-- What is expected --
Counting task for the data below: how many lines hold the word "layer"? Answer with the number only.

:: Supplied material

--- src/rtl/draw_screen_image.sv ---
// Full-screen raster image drawer: sweeps every pixel, fetches colour from a
// synchronous ROM and emits one registered plot per cycle, then pulses done.
module draw_screen_image #(
   parameter int WIDTH  = 160,
   parameter int HEIGHT = 120,
   parameter int ADDR_W = 15
) (
   input  logic              clk,
   input  logic              resetn,
   input  logic              start,
   output logic [ADDR_W-1:0] rom_addr,
   input  logic [2:0]        rom_data,
   output logic              plot,
   output logic [7:0]        x,
   output logic [6:0]        y,
   output logic [2:0]        col,
   output logic              busy,
   output logic              done
);

   localparam logic [7:0]        XMAX = 8'(WIDTH - 1);
   localparam logic [ADDR_W-1:0] LAST = ADDR_W'(WIDTH * HEIGHT - 1);

   typedef enum logic [1:0] {IDLE, SWEEP, FLUSH, DONE} state_t;

   state_t            state_q;
   logic              start_q;
   logic              rise, abort, xwrap, last;
   logic [7:0]        xc_q, xc_d;
   logic [6:0]        yc_q, yc_d;
   logic [ADDR_W-1:0] addr_q, addr_d;
   logic [7:0]        x1_q;
   logic [6:0]        y1_q;
   logic              v1_q;
   logic              fl_q;
   logic              plot_q, busy_q, done_q;
   logic [7:0]        x_q;
   logic [6:0]        y_q;
   logic [2:0]        col_q;

   always_comb begin
      rise   = start & ~start_q;
      abort  = ~start & ((state_q == SWEEP) || (state_q == FLUSH));
      xwrap  = (xc_q == XMAX);
      last   = (addr_q == LAST);
      xc_d   = xwrap ? 8'd0 : xc_q + 8'd1;
      yc_d   = xwrap ? yc_q + 7'd1 : yc_q;
      addr_d = addr_q + ADDR_W'(1);
   end

   always_ff @(posedge clk or negedge resetn) begin
      if (!resetn) begin
         state_q <= IDLE;
         start_q <= 1'b0;
         xc_q    <= '0;
         yc_q    <= '0;
         addr_q  <= '0;
         x1_q    <= '0;
         y1_q    <= '0;
         v1_q    <= 1'b0;
         fl_q    <= 1'b0;
         plot_q  <= 1'b0;
         busy_q  <= 1'b0;
         done_q  <= 1'b0;
         x_q     <= '0;
         y_q     <= '0;
         col_q   <= '0;
      end else begin
         start_q <= start;
         v1_q    <= 1'b0;
         done_q  <= 1'b0;
         // stage 2: an abort kills the pixel already in flight
         plot_q  <= v1_q & ~abort;
         if (v1_q && !abort) begin
            x_q   <= x1_q;
            y_q   <= y1_q;
            col_q <= rom_data;
         end
         if (abort) begin
            state_q <= IDLE;
            busy_q  <= 1'b0;
         end else begin
            unique case (state_q)
               IDLE: begin
                  if (rise) begin
                     state_q <= SWEEP;
                     busy_q  <= 1'b1;
                     xc_q    <= '0;
                     yc_q    <= '0;
                     addr_q  <= '0;
                  end
               end
               SWEEP: begin
                  v1_q <= 1'b1;
                  x1_q <= xc_q;
                  y1_q <= yc_q;
                  if (last) begin
                     state_q <= FLUSH;
                     fl_q    <= 1'b0;
                  end else begin
                     xc_q   <= xc_d;
                     yc_q   <= yc_d;
                     addr_q <= addr_d;
                  end
               end
               FLUSH: begin
                  fl_q <= 1'b1;
                  if (fl_q) begin
                     state_q <= DONE;
                     busy_q  <= 1'b0;
                     done_q  <= 1'b1;
                  end
               end
               DONE: begin
                  state_q <= IDLE;
               end
               default: begin
                  state_q <= IDLE;
               end
            endcase
         end
      end
   end

   assign rom_addr = addr_q;
   assign plot     = plot_q;
   assign x        = x_q;
   assign y        = y_q;
   assign col      = col_q;
   assign busy     = busy_q;
   assign done     = done_q;

endmodule

--- config.mk ---
export PLATFORM = sky130hd
export DESIGN_NAME = draw_screen_image
export DESIGN_NICKNAME = d
export VERILOG_FILES = /design/src/rtl/draw_screen_image.sv
export SDC_FILE = /design/constraint.sdc
export NUM_CORES = 1
export LEC_CHECK = 0
export CORE_AREA = 2 2 90 92
export DETAILED_ROUTE_END_ITERATION = 10
export DIE_AREA = 0 0 92 94
export PLACE_DENSITY = 0.76
export SYNTH_ARGS = -nofsm -noshare
export SYNTH_HDL_FRONTEND = slang
export SYNTH_SLANG_ARGS = --single-unit
--- constraint.sdc ---
create_clock -name clk -period 2.8 [get_ports clk]
set_input_delay 0.42 -clock clk [delete_from_list [all_inputs] [get_ports clk]]
set_output_delay 0.42 -clock clk [all_outputs]
set_load 0.02 [all_outputs]
## Word level (Yosys, flattened, before mapping)

Cells that the tools add are included.

- Bits in registers: 71
- Bits of input ports: 6
- Output and inout bits: 36
- Word-level logic and storage cells: 76

- Add/sub/neg operators: 3
- Equal/unequal tests: 12
- Mux-type cells: 27
- Bitwise operators: 6
- Reduce and logical (&&, ||, !) cells: 13

Operator list:

| kind | number |
|---|---|
| 15-bit 2-to-1 mux | 2 |
| 15-bit case mux with 2 select lines | 1 |
| 8-bit 2-to-1 mux | 3 |
| 7-bit 2-to-1 mux | 3 |
| 8-bit case mux with 2 select lines | 1 |
| 15-bit by 1-bit adder with 15-bit output (second input constant) | 1 |
| 15-bit equality test (second input constant) | 1 |
| 7-bit case mux with 2 select lines | 1 |
| 1-bit 2-to-1 mux | 9 |
| 3-bit != test (second input constant) | 3 |
| 3-bit AND reduction | 3 |
| 8-bit by 1-bit adder with 8-bit output (second input constant) | 1 |
| 8-bit equality test (second input constant) | 1 |
| 2-bit 2-to-1 mux | 4 |
| 2-bit != test (second input constant) | 4 |
| 2-bit case mux with 4 select lines | 1 |
| 7-bit by 1-bit adder with 7-bit output (second input constant) | 1 |
| 5-bit AND reduction | 1 |
| 2-bit equality test (second input constant) | 2 |
| 1-bit case mux with 2 select lines | 2 |
| 4-bit AND reduction | 1 |
| 2-bit nonzero test | 2 |
| 1-bit AND | 3 |
| 1-bit NOT | 3 |
| other kinds (7) | 7 |

## Logic depth before layout (Yosys ltp)

Gate-level depths: netlist of run 1.

- Depth after elaboration: 5
- Gate-level depth with buffers: 10

## Worst setup path after synthesis of run 1

No wires, ideal clock.

- Kind: register -> register
- Start: reg addr_q[0] (netlist: rom_addr[0])
- End: reg addr_q[9] (netlist: rom_addr[9])
- Setup time: 0.124 ns
- Data arrival time: 2.014 ns
- Path slack: 0.662 ns
- Stages on the path, launching flop included: 8
- Path buffers: 1
- Period minus slack after synthesis: 2.138 ns
- Cells stage by stage: dfrtp_1 ha_1 nand4_1 nor4_4 or2_1 buf_2 nor4_1 a211o_1

- Cells in the longest elaborated chain, start to end: 3
- Elaborated cells on any way between the ends: 6
- Those cells by class: 1 x add/sub; 2 x eq/ne; 2 x mux; 1 x reduce/logical

Ends and longest elaborated chain:

| element | line | source |
|---|---|---|
| start: declaration | 31 | `logic [ADDR_W-1:0] addr_q, addr_d;` |
| start signal: assignment | 103 | `addr_q <= addr_d;` |
| 15-bit by 1-bit adder with 15-bit output or 15-bit equality test (tied branches) | 48, 45 |  |
| 15-bit 2-to-1 mux or 2-bit != test (tied branches) | n/a |  |
| 15-bit case mux with 2 select lines or 4-bit AND reduction (tied branches) | n/a |  |

Parallel ways exist; a longest one is shown, timed or not. The select of a mux whose other input is x is not followed.
A chain may end at the register's enable or synchronous reset.

## Worst setup path in the final report of run 1

- Start: reg state_q[1]
- End: reg yc_q[2]

- Cells in the longest elaborated chain, start to end: 5
- Elaborated cells on any way between the ends: 12
- Those cells by class: 5 x eq/ne; 1 x mux; 2 x bitwise; 4 x reduce/logical

Ends and longest elaborated chain:

| element | line | source |
|---|---|---|
| start: declaration | 26 | `state_t state_q;` |
| start signal: assignment | 53 | `state_q <= IDLE;` |
| start signal: assignment | 80 | `state_q <= IDLE;` |
| start signal: assignment | 86 | `state_q <= SWEEP;` |
| 2-bit by 1-bit equality test with 1-bit output or 2-bit equality test (tied branches) | 43, 83 |  |
| 1-bit logical OR | 43 | `abort = ~start & ((state_q == SWEEP) \|\| (state_q == FLUSH));` |
| 1-bit AND | 43 |  |
| 1-bit NOT (no line) | n/a |  |
| 5-bit AND reduction (no line) | n/a |  |
| end signal: assignment | 102 | `yc_q <= yc_d;` |
| end: declaration | 30 | `logic [6:0] yc_q, yc_d;` |

Parallel ways exist; a longest one is shown, timed or not.

==> results of run 1 <==
-- flip-flops by register name (all words and copies together), names as in the netlist, 2 cells and up --
register / count
state_q: 2
y: 7
rom_addr: 15
col: 3
xc_q: 8
x1_q: 8
y1_q: 7
yc_q: 7
x: 8
-- placed cells by master, fill, tap and decap left out, types with 2 or more instances in the layout --
cell,instances
clkdlybuf4s50_1,40
inv_1,9
and3_1,5
ha_1,7
nand2b_1,3
mux2i_1,8
o21ai_0,20
a211oi_1,2
a21oi_1,7
a22o_2,3
or4_1,3
dfrtp_1,71
nand4_1,6
clkinvlp_4,2
o31ai_1,4
nor4_1,4
nand3_1,21
nor2b_1,5
nor2_1,9
or2_2,2
inv_6,3
mux2_2,32
nand2_1,39
clkbuf_8,9
buf_4,7
nand3b_1,4
o221ai_1,5
nor3_1,7
-- per-layer routing --
metal  vias up  part of all wire, %  wire (um)
li1       1215                    -          -
met1      1250                   46       3140
met2        83                   47       3170
met3        14                  4.8        324
met4         0                  1.9        126
met5         -                    0          0
-- report_power, final --
group,internal (mW),leakage (nW),total [mW],switching (mW)
clock,0.422,0.0968,0.844,0.422
sequential,1.36,0.904,1.66,0.301
combinational,0.870,0.757,1.87,1.00
total,2.66,1.76,4.38,1.73
-- critical path, delay by kind of cell, from the launching register on --
kind	cells	cell delay, ns
simple gates	1	0.47
compound gates	2	0.42
mux	1	0.24
fa+ha+maj	1	0.17
buf+inv	3	0.51
flops	1	0.40
-- Yosys cell counts, drive strengths merged --
| cell type | instances |
|---|---|
| nand2 | 39 |
| buf | 7 |
| o221ai | 5 |
| or4bb | 1 |
| a22o | 4 |
| dfrtp | 71 |
| o31ai | 4 |
| a211oi | 2 |
| inv | 9 |
| o41ai | 1 |
| a21o | 1 |
| or3 | 2 |
| ha | 7 |
| o22ai | 1 |
| a211o | 1 |
| nand3b | 4 |
| nor2 | 10 |
| xnor2 | 1 |
| nand3 | 21 |
| nand4 | 6 |
| nand2b | 3 |
| mux2 | 32 |
| nand4bb | 1 |
| nor2b | 5 |
| or4b | 1 |
| or3b | 1 |
| nor3 | 8 |
| o31a | 1 |
| or4 | 3 |
| and3 | 5 |
| mux2i | 8 |
| nor4 | 5 |
| clkbuf | 5 |
| a21oi | 7 |
| o21ai | 21 |
| a22oi | 1 |
| o41a | 1 |
| or2 | 3 |
-- cell type report --
type,count,area [sq um]
fillers,651,3490
clock inverters,7,80.1
clock buffers,9,124
well taps,102,128
multi-input cells,216,1510
inverters,9,33.8
repair buffers,48,458
flip-flops and latches,71,1780
-- logic make-up after synthesis --
| kind of cell | after synthesis |
|---|---|
| multiplexers | 40 |
| AO/OA/AOI/OAI | 50 |
| adder cells (fa/ha/maj) | 7 |
| XOR/XNOR | 1 |
| flip-flops | 71 |
| AND/OR/NAND/NOR | 118 |
| buffers and inverters | 21 |
-- through the flow --
step	area [sq um]	util, %	hold slack, ns
after floorplan	3390	-	0.124
after global placement	3910	51.4	0.448
after detailed placement	3910	51.4	0.457
after CTS	4110	54.1	0.0774
after global routing	4110	54.1	0.0967
final	4110	54.1	0.0686
-- worst min-delay path by stage --
stage                     startpoint  endpoint  slack (ns)  depth (start not counted)
final                         resetn    col[1]        0.07                          1
after floorplan               resetn      busy        0.12                          0
after global placement        resetn      plot        0.45                          1
after CTS                     resetn    col[1]        0.08                          1
after detailed placement      resetn    col[1]        0.46                          1
after global routing          resetn      plot         0.1                          1
==> flow_summary.yaml, run 1 <==
min_path:
  hp-class: "input pin to asynchronous set/reset pin"
run_status:
  status: "finished, final reports clean"
clocking:
  clockBufferDepth: 2
  post_cts_buffers: 0
  cts_max_level: 3
  clk_pin_slew_ns: 0.09
  root_buffer: "clkbuf_8"
  cts-resized-gates: 0
  clock_latency_ns: 0.34
  cts_hold_buf: 0
  cts_tree: "built"
  cts.sinks: 71
  numCtsBuffers: 9
critical_path:
  r2r_slack_ns: 0.48
  max_stage_delay_ns: 0.47
  worstPathCellList: "inv_1 > ha_1 > buf_4 > inv_1 > o31a_1 > nor3_2 > mux2i_1 > o21ai_0"
  r2r_end: "yc_q[2]"
  worstPathArrival_ns: 2.55
  critPathCaptureType: "register"
  slowest_stage: "nor3_2"
  critPathLaunch: "state_q[1]"
  endpoint: "yc_q[2]"
  worstPathRequired_ns: 3.03
  reg2regPathDepth: 8
  cp_common_cell: "inv_1"
  cp-start-kind: "register"
  critical_path.max_fanout: 28
  rr_startpoint: "state_q[1]"
  worstSetupPathType: "register to register"
drt:
  drc_errors: 0
  wirelength_mm: 6.76
  drt_iter0_markers: 177
  wl_per_cell_um: 14.6
  ant_nets: 0
  vias: 2562
  first_pass_iters: 4
  vias_per_cell: 5.55
logic_synthesis:
  netlist_instances: 308
  ys_types: 47
  synth_seq_area_share_pct: 52.4
  synth_top_area_share_pct: 52.4
  synth-simple-area-share_pct: 18.6
  syn_nets: 321
  ys_warn_count: 0
  synth_area_sq_um: 3390
  syn_area_per_cell_sq_um: 11.0
  synthAdderAreaFrac_pct: 2.58
  synth.largest_area_cell: "dfrtp_1"
  synth_top_family_by_area: "simple AND/OR/NAND/NOR gates"
  synth_compound_area_share_pct: 10.2
  synth_xor_area_share_pct: 0.258
  synth-seq-cells: 71
  synth_area_leaders: "dfrtp_1, mux2_2, nand2_1"
  synthMuxAreaShare_pct: 13.0
flow_run:
  cap_violations: 0
sta:
  setup-tns-final_ns: 0
  worst_slack_ns: 0.476
  drv_slew: 0
  rsz0062_at_grt: "false"
  worst_pin_slew_ns: 0.715
  fin_skew_ns: 0.00918
  setup_viol: 0
  period_minus_slack_ns: 2.32
  finalCritPeriodShare_pct: 83.0
  finalHoldViolCount: 0
  maxSlewHeadroom_pct: 51.9
  fmax_mhz: 430
place:
  io_buffers: 41
  hpwl_mm: 4.68
  placed_cells: 446
  post-place-ws_ns: 0.488
  place_congestion: 0.806
power:
  ir_drop_uv: 585
  total_power_mw: 4.38
  pwr_density_cell_nw_per_um2: 1070
  leakage_nw: 1.76
global_route:
  grt_util_met2_pct: 27.9
  grt-busiest-layer: "met2"
  antenna_found_initial: 0
  met1_usage_pct: 21.9
  grt_pass1_wl_mm: 11.7
  overflow: 0
  grt_pass1_vias: 2520
  gr-usage-met3_pct: 3.21
  grt_use_total_pct: 16.9
  grt_max_degree: 30
layout:
  layout-drive-gt1-share_pct: 18.9
  instances_no_fill: 462
  nets: 368
  diodes: 0
  area_growth_pct: 21.3
floorplanning:
  die_h_um: 94
  num_rows: 32
  start_util_pct: 44.6
  io_pins: 42
  die_width_um: 92
  dieArea_sq_um: 8650
  core_area_sq_um: 7610
(Power assumes the default switching activity.)
==> inputs of run 2 (changes only) <==
PLACE_DENSITY = 0.78   (was 0.76)
clock period = 2 ns   (was 2.8 ns; I/O delays follow)
==> flow_summary.yaml, run 2 (same netlist as run 1, synthesis figures left out) <==
global_route:
  grt_use_total_pct: 18.4
  antenna_found_initial: 0
  grt_pass1_wl_mm: 12.6
  grt_pass1_vias: 2755
  grt_max_degree: 30
  overflow: 0
clocking:
  clockBufferDepth: 2
  root_buffer: "clkbuf_8"
  clock_latency_ns: 0.35
  cts.sinks: 71
  clk_pin_slew_ns: 0.08
  numCtsBuffers: 9
  cts_tree: "built"
  cts_max_level: 3
sta:
  period_minus_slack_ns: 2.05
  rsz0062_at_grt: "true"
  finalHoldViolCount: 0
  hold_ws_ns: 0.452
  maxSlewHeadroom_pct: 64.2
  fin_skew_ns: 0.0108
  drv_slew: 0
  setup_viol: 13
  worst_pin_slew_ns: 0.537
  finalCritPeriodShare_pct: 103
  fmax_mhz: 487
  worst_slack_ns: -0.0521
layout:
  nets: 413
  area_growth_pct: 39.1
  largest_reg_flops: 15
  diodes: 0
  layout_commonest_cell: "dfrtp_1"
  final_cell_mix: "dfrtp_1, clkdlybuf4s50_1, buf_4, nand2_1, mux2_2"
  layout-drive-gt1-share_pct: 34.6
  stdcell_area_sq_um: 4720
place:
  dpl_cell_area_sq_um: 4280
  io_buffers: 41
  place_congestion: 0.826
  hpwl_mm: 5.31
run_status:
  violations: "setup timing"
  status: "finished with violations"
floorplanning:
  die_h_um: 94
  die_width_um: 92
  start_util_pct: 44.6
  dieArea_sq_um: 8650
  core_area_sq_um: 7610
  num_rows: 32
  io_pins: 42
critical_path:
  critPathCaptureType: "register"
  worstSetupPathType: "register to register"
  slowest_stage: "or4bb_4"
  critical_path.max_fanout: 7
  worstPathCellList: "inv_2 > ha_4 > or4bb_4 > nor4_4 > a21o_1 > buf_6 > o21ai_2 > a22o_1"
  max_stage_delay_ns: 0.46
  worstPathRequired_ns: 2.24
  cp-start-kind: "register"
  path_buf_inv: 2
  cp_top_family: "simple AND/OR/NAND/NOR gates"
  worstPathArrival_ns: 2.30
flow_run:
  cap_violations: 0
power:
  leakage_nw: 2.06
  pwr_density_cell_nw_per_um2: 1530
  ir_drop_uv: 1030
min_path:
  hp-class: "input pin to asynchronous set/reset pin"
drt:
  first_pass_iters: 5
  vias_per_cell: 5.55
  drt_iter0_markers: 146
  ant_nets: 0
  wl_per_cell_um: 15.4
  drc_errors: 0
  vias: 2814
  wirelength_mm: 7.78
-- run 2: changes by cell type in the layout (fill, tap and decap cells not counted), sizes merged --
cell	delta
bufinv	+1
clkinv	+1
buf	+44
dlygate4sd3	+1
clkinvlp	-1
inv	-1
-- run 2: per-stage QoR --
stage               cells  power [mW]  setup TNS, ns  setup slack, ns  utilization, %
floorplan             308        4.17        -0.0398          -0.0285               -
global placement      484        5.40        -0.0695          -0.0500            56.3
detailed placement    484        5.53         -0.868           -0.106            56.3
CTS                   502        6.99        -0.0159          -0.0159            60.4
global route          507        7.65          -2.18           -0.124            62.0
finish                507        7.22         -0.256          -0.0521            62.0
-- run 2: worst paths after layout --
kind                       startpoint           to  slack [ns]  cells past startpoint
min in group clk              y1_q[5]      y1_q[5]        0.49                      2
setup reg to reg           state_q[1]  rom_addr[6]       -0.05                      8
max in group asynchronous      resetn  rom_addr[8]        0.89                      3
hold reg to reg               y1_q[5]      y1_q[5]        0.49                      2
hold / removal                 resetn         plot        0.45                      2
setup / recovery           state_q[1]  rom_addr[6]       -0.05                      8
-- run 2: what timing repair did --
action                                  CTS  global route
pin swaps                                 3            11
buffers inserted                          2             4
gates cloned                              0             1
endpoints found under the setup margin   24            22
resized for setup                        16            20
hold endpoints to repair                 21             0
hold buffers                              1             0
-- run 2: where the power goes --
part,switching [mW],total (mW),internal [mW],leakage (nW)
logic,1.81,3.65,1.84,1.05
registers,0.350,2.26,1.91,0.899
clock network,0.589,1.31,0.719,0.112
-- run 2: routing by layer --
| metal | vias up | wire (um) | GRT usage, % | part of all wire [%] |
|---|---|---|---|---|
| met4 | 0 | 185 | 9.33 | 2.4 |
| met2 | 93 | 3890 | 31.0 | 50 |
| met1 | 1392 | 3350 | 22.7 | 43 |
| li1 | 1315 | - | - | - |
| met3 | 14 | 356 | 3.53 | 4.6 |
| met5 | - | 0 | 0 | 0 |
-- run 2: final cells by class --
| cell class | count | area [sq um] |
|---|---|---|
| fill | 576 | 2890 |
| clock buffer | 9 | 124 |
| timing repair buffer | 93 | 868 |
| multi-input combinational | 216 | 1680 |
| sequential | 71 | 1780 |
| tap | 102 | 128 |
| clock inverter | 7 | 105 |
| inverter | 9 | 33.8 |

::::

-- Solved problem --
3